Task requirements ->
Go over the data below and say how many lines hold the word "placement". Only the number is needed.

Data excerpts ->

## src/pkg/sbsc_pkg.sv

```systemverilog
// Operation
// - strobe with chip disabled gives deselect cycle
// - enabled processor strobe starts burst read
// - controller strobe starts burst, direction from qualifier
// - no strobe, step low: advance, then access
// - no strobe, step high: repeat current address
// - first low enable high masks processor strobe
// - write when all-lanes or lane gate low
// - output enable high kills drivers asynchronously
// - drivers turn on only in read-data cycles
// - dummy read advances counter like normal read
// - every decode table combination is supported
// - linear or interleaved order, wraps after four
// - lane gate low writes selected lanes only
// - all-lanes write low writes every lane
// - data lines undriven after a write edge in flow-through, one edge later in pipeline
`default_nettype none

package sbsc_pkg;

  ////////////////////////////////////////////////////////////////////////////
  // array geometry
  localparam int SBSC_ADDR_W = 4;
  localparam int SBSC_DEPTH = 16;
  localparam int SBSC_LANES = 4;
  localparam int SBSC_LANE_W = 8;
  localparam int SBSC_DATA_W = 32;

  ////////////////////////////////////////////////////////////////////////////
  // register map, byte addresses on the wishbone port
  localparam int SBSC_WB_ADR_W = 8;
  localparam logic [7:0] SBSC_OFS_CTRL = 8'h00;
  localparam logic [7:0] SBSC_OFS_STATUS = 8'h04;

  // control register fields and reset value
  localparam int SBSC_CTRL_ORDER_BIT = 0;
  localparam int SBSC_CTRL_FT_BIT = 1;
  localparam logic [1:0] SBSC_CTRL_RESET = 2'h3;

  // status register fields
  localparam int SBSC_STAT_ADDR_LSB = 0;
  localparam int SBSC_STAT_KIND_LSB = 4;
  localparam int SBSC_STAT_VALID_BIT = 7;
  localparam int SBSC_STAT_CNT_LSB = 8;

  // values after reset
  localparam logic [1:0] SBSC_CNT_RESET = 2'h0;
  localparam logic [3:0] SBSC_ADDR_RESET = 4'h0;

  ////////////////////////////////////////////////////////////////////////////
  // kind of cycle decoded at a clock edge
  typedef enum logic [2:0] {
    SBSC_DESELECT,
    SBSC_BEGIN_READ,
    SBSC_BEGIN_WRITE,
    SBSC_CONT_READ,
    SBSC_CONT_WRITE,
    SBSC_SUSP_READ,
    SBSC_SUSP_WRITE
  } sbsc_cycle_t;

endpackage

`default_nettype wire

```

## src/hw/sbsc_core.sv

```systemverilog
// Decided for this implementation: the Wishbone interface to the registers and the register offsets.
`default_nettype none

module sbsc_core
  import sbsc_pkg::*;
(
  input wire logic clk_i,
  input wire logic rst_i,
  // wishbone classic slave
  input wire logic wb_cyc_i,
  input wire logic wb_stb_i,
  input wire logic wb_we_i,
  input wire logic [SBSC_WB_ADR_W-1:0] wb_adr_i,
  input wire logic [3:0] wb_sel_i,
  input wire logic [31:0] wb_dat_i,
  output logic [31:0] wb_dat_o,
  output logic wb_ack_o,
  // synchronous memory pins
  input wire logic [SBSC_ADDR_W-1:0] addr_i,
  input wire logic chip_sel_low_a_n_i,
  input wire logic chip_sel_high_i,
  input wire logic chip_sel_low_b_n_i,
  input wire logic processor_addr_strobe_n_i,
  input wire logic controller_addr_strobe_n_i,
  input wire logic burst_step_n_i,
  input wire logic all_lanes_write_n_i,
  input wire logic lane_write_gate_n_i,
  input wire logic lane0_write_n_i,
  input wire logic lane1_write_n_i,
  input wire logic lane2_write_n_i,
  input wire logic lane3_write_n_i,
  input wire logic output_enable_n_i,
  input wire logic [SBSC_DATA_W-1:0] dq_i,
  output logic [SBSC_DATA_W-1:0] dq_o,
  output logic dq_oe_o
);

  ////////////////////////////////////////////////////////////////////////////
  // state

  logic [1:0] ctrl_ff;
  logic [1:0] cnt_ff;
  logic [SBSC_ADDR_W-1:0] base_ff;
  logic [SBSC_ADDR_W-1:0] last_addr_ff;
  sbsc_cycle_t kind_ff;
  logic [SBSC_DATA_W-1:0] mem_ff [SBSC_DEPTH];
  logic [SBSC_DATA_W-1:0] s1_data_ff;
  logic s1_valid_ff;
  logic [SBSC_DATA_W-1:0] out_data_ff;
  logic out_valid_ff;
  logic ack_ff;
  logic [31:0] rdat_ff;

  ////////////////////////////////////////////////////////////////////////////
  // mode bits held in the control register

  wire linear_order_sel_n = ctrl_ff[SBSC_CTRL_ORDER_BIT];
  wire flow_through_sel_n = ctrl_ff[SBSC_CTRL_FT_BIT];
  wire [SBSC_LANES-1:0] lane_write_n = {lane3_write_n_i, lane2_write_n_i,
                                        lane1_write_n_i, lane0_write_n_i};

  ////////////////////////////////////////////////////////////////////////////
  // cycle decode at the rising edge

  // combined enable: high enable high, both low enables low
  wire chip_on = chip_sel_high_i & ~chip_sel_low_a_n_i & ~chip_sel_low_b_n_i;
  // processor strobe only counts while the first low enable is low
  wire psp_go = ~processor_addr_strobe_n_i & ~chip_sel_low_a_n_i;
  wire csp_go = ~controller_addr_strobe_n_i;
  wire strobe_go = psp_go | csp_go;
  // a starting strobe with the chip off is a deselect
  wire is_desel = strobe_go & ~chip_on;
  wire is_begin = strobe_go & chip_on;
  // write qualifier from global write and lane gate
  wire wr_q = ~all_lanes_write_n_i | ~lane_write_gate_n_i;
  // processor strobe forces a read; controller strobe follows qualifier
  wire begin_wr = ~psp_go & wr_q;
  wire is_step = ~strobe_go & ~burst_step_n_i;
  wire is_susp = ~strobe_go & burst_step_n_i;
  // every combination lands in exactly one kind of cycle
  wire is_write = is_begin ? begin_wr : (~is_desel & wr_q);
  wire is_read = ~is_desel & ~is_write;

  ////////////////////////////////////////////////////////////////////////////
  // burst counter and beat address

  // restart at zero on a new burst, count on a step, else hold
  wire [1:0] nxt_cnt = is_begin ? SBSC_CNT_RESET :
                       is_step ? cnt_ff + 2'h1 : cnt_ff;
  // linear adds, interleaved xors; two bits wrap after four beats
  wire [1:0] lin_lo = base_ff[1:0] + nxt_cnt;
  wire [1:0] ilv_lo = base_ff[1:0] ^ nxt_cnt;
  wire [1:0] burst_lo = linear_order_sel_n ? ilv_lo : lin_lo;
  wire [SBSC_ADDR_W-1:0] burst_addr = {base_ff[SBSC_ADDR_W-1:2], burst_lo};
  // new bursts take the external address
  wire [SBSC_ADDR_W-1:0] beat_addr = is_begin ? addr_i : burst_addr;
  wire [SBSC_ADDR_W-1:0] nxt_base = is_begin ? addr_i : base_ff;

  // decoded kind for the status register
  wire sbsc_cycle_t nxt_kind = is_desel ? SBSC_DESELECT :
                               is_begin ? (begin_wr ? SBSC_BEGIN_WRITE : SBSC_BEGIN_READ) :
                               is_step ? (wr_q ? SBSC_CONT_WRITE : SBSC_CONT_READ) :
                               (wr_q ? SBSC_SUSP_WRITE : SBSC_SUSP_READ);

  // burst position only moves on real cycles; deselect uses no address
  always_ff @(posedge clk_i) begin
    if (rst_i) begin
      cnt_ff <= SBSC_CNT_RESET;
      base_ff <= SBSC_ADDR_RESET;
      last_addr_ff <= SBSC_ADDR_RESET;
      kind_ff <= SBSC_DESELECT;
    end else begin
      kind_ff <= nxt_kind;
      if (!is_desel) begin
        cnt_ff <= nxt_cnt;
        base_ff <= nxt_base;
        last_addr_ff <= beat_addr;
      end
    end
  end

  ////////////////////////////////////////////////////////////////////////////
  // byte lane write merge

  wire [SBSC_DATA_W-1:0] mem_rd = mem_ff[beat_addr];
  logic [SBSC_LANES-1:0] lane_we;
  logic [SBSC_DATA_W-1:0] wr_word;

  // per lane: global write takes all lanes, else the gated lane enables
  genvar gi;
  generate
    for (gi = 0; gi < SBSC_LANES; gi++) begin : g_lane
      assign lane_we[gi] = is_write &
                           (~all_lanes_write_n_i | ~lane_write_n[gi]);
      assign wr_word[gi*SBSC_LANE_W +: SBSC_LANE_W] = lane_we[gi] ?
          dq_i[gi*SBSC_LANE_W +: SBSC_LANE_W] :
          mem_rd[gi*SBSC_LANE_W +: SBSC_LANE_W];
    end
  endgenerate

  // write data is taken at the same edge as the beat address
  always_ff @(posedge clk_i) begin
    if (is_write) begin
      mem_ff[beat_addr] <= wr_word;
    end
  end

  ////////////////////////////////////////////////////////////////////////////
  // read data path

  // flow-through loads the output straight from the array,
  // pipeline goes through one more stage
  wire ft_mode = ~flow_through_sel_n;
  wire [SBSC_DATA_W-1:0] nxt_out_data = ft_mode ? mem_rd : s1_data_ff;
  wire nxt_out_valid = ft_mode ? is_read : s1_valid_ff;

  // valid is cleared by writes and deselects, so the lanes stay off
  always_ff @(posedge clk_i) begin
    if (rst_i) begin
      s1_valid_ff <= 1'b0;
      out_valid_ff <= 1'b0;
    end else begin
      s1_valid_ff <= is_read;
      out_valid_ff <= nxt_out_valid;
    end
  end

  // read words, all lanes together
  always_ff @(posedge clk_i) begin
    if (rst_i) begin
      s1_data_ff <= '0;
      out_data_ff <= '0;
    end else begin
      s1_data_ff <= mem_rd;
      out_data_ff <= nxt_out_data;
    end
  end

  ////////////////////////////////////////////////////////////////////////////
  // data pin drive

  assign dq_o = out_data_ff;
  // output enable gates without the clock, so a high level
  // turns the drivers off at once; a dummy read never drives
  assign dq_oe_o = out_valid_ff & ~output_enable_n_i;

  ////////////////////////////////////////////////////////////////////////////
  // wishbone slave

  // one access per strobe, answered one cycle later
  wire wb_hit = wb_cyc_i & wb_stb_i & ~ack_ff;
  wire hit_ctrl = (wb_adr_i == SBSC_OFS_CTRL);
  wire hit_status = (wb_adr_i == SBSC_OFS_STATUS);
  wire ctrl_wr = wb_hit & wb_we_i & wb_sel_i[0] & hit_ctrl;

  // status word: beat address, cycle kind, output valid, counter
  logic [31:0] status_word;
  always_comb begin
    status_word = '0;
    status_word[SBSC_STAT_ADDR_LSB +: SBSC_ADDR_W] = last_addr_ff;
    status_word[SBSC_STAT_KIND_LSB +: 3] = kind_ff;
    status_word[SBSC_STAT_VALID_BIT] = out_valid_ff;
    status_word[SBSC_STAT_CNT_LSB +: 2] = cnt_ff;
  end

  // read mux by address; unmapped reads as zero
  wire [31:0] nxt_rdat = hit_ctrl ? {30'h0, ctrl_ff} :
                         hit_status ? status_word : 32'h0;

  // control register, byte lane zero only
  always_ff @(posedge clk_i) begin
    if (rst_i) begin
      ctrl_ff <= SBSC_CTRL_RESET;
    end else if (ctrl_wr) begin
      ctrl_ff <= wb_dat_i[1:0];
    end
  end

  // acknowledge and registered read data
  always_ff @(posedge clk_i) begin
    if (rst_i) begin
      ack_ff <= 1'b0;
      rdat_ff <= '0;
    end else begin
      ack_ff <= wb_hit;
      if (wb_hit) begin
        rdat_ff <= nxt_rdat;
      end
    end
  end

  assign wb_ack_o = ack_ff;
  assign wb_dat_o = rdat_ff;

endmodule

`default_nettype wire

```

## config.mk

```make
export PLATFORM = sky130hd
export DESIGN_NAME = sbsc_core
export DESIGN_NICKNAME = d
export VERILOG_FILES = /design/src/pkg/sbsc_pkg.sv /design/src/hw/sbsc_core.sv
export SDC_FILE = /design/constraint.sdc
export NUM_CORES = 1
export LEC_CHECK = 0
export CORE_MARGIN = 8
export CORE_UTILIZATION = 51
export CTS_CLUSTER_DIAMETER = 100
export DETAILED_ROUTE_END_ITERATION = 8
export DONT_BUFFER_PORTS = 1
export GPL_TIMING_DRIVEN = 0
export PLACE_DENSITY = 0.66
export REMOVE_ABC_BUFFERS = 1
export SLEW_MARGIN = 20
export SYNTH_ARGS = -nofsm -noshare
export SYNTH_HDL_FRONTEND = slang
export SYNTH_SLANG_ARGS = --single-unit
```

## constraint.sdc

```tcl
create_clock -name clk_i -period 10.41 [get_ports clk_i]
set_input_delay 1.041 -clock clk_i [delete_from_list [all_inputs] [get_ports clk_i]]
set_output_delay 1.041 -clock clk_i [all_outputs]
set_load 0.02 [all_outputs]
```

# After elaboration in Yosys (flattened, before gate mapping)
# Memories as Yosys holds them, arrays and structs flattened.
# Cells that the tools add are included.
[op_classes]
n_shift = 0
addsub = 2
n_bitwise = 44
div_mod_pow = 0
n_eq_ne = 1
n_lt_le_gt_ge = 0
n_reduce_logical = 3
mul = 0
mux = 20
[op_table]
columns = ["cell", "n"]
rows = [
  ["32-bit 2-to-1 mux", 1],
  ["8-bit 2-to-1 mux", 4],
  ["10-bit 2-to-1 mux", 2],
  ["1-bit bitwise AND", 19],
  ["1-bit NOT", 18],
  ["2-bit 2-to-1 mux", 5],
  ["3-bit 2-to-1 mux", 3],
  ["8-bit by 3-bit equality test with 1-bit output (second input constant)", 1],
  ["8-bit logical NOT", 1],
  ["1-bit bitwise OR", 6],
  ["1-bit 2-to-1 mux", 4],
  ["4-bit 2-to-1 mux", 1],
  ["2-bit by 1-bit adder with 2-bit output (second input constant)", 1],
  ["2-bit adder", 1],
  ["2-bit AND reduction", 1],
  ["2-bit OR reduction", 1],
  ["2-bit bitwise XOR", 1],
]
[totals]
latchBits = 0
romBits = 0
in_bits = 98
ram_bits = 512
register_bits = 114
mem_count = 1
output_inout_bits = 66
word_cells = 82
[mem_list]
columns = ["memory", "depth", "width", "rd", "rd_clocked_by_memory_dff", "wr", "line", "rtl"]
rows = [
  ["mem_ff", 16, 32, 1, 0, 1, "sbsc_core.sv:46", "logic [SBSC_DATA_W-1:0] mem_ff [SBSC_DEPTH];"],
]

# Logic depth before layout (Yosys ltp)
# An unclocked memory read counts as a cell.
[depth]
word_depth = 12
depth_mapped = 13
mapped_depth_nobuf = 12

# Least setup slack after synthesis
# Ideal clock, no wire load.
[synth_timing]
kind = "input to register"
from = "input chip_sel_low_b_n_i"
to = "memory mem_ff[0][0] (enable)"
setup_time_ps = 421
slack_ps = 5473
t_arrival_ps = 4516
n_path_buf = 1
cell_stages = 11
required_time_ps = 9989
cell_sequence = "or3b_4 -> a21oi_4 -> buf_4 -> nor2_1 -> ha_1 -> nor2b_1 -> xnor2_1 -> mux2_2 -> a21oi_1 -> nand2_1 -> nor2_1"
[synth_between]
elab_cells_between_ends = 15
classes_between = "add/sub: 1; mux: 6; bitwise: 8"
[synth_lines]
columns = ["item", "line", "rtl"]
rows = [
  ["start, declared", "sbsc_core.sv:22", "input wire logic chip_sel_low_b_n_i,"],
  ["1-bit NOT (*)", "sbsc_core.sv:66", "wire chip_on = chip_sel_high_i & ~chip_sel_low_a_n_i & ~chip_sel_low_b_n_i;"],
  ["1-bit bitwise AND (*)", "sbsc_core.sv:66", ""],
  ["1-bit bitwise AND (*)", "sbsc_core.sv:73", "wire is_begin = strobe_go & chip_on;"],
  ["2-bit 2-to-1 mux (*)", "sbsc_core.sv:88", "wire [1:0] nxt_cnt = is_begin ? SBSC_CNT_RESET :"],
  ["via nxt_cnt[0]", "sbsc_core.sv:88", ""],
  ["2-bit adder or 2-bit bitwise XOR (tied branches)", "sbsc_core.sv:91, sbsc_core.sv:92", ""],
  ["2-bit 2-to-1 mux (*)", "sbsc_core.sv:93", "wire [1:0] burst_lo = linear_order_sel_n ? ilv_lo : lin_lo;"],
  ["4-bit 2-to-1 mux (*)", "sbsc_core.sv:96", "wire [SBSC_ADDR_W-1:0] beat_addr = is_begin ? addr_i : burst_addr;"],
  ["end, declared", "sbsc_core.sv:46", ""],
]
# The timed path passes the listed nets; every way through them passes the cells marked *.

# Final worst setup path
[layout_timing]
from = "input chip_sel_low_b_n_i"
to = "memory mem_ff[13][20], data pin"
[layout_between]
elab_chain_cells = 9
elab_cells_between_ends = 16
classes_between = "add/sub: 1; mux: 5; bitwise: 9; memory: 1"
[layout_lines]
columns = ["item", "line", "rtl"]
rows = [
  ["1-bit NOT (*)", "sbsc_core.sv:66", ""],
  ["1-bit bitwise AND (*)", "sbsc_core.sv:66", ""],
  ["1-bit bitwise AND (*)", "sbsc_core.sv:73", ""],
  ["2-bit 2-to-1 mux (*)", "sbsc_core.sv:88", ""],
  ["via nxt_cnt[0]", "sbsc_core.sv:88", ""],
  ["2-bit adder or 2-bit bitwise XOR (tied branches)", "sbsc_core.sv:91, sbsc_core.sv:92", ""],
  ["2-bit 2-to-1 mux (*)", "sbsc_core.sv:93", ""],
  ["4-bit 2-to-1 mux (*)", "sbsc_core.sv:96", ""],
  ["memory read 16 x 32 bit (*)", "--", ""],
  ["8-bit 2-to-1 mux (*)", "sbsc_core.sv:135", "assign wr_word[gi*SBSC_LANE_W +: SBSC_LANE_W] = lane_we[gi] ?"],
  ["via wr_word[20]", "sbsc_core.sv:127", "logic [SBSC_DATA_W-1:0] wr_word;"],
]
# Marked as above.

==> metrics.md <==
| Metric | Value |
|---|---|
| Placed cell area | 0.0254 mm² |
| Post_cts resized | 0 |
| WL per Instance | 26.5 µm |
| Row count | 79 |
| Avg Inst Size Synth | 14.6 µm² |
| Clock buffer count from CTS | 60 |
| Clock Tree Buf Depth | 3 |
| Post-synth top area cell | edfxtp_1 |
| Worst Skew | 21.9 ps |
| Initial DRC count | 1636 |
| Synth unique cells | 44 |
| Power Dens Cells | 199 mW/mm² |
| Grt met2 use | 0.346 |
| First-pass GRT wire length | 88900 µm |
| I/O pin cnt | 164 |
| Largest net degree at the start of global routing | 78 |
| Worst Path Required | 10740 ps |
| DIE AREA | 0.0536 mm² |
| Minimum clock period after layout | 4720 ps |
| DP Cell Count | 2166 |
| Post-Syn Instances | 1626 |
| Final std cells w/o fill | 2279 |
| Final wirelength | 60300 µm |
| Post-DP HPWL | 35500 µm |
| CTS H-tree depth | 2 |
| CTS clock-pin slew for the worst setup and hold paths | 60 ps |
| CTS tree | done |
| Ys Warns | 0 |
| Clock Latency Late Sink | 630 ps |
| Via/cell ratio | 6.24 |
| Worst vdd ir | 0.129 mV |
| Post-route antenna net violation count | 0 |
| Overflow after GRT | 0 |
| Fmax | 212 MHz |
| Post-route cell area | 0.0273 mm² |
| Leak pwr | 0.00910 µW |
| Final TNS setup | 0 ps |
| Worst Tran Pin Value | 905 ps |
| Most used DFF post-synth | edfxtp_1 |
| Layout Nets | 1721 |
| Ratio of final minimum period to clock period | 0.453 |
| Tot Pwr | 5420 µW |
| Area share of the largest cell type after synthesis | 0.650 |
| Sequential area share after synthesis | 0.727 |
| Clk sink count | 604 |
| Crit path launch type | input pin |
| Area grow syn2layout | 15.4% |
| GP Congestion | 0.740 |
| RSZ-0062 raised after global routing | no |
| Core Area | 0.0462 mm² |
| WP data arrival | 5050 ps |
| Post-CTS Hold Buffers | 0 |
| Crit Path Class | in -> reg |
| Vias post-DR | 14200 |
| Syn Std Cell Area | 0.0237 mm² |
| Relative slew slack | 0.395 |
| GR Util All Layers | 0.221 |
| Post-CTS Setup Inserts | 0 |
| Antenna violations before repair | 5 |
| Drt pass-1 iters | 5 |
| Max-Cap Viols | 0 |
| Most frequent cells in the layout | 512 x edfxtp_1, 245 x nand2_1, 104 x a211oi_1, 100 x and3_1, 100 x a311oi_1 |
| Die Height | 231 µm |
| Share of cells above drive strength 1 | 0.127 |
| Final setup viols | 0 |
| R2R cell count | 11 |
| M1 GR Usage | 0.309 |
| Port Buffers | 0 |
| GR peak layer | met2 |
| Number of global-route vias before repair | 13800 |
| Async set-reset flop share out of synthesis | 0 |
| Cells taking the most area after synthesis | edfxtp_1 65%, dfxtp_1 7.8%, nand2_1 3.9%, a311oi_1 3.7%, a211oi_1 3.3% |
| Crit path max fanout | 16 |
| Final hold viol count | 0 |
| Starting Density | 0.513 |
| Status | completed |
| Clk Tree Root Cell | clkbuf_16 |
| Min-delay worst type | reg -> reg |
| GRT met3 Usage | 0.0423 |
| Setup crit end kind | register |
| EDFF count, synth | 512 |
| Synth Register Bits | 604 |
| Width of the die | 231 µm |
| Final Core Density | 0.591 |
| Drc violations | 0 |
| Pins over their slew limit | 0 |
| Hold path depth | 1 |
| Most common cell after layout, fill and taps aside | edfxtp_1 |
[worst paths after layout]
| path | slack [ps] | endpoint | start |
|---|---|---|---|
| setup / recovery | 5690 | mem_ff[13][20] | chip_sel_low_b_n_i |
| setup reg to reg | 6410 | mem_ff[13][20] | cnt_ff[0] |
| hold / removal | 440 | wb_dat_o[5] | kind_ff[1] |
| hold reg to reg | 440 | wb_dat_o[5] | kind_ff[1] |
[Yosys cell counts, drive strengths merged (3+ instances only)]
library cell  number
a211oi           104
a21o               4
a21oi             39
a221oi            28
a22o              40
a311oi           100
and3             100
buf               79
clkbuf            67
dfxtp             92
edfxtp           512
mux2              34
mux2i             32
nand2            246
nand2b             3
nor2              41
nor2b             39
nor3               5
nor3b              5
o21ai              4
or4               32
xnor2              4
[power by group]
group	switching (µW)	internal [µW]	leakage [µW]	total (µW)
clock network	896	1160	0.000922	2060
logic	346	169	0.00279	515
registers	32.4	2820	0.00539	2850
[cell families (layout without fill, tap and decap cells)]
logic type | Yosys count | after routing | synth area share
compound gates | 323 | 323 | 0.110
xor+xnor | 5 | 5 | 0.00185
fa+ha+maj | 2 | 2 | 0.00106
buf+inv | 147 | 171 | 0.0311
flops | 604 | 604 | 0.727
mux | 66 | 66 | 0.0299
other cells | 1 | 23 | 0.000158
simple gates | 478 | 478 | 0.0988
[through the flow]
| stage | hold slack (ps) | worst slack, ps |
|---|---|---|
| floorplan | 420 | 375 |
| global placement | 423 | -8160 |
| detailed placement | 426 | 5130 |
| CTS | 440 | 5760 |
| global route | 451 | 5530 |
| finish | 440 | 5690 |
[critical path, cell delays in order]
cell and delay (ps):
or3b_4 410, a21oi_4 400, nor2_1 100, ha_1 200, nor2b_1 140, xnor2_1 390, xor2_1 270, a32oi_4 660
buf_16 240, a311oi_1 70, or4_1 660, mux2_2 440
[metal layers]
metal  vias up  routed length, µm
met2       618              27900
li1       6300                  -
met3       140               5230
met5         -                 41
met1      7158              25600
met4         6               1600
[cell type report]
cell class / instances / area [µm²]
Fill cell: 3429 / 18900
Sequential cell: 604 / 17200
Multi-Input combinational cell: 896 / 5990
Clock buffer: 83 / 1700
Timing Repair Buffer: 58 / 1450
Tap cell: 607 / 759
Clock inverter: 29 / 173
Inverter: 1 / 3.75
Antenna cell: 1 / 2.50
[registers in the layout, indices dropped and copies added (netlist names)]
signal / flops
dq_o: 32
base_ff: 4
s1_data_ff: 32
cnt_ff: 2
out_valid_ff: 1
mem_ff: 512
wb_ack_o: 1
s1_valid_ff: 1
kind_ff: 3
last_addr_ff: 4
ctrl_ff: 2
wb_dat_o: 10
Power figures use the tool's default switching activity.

Output for this exercise ->
2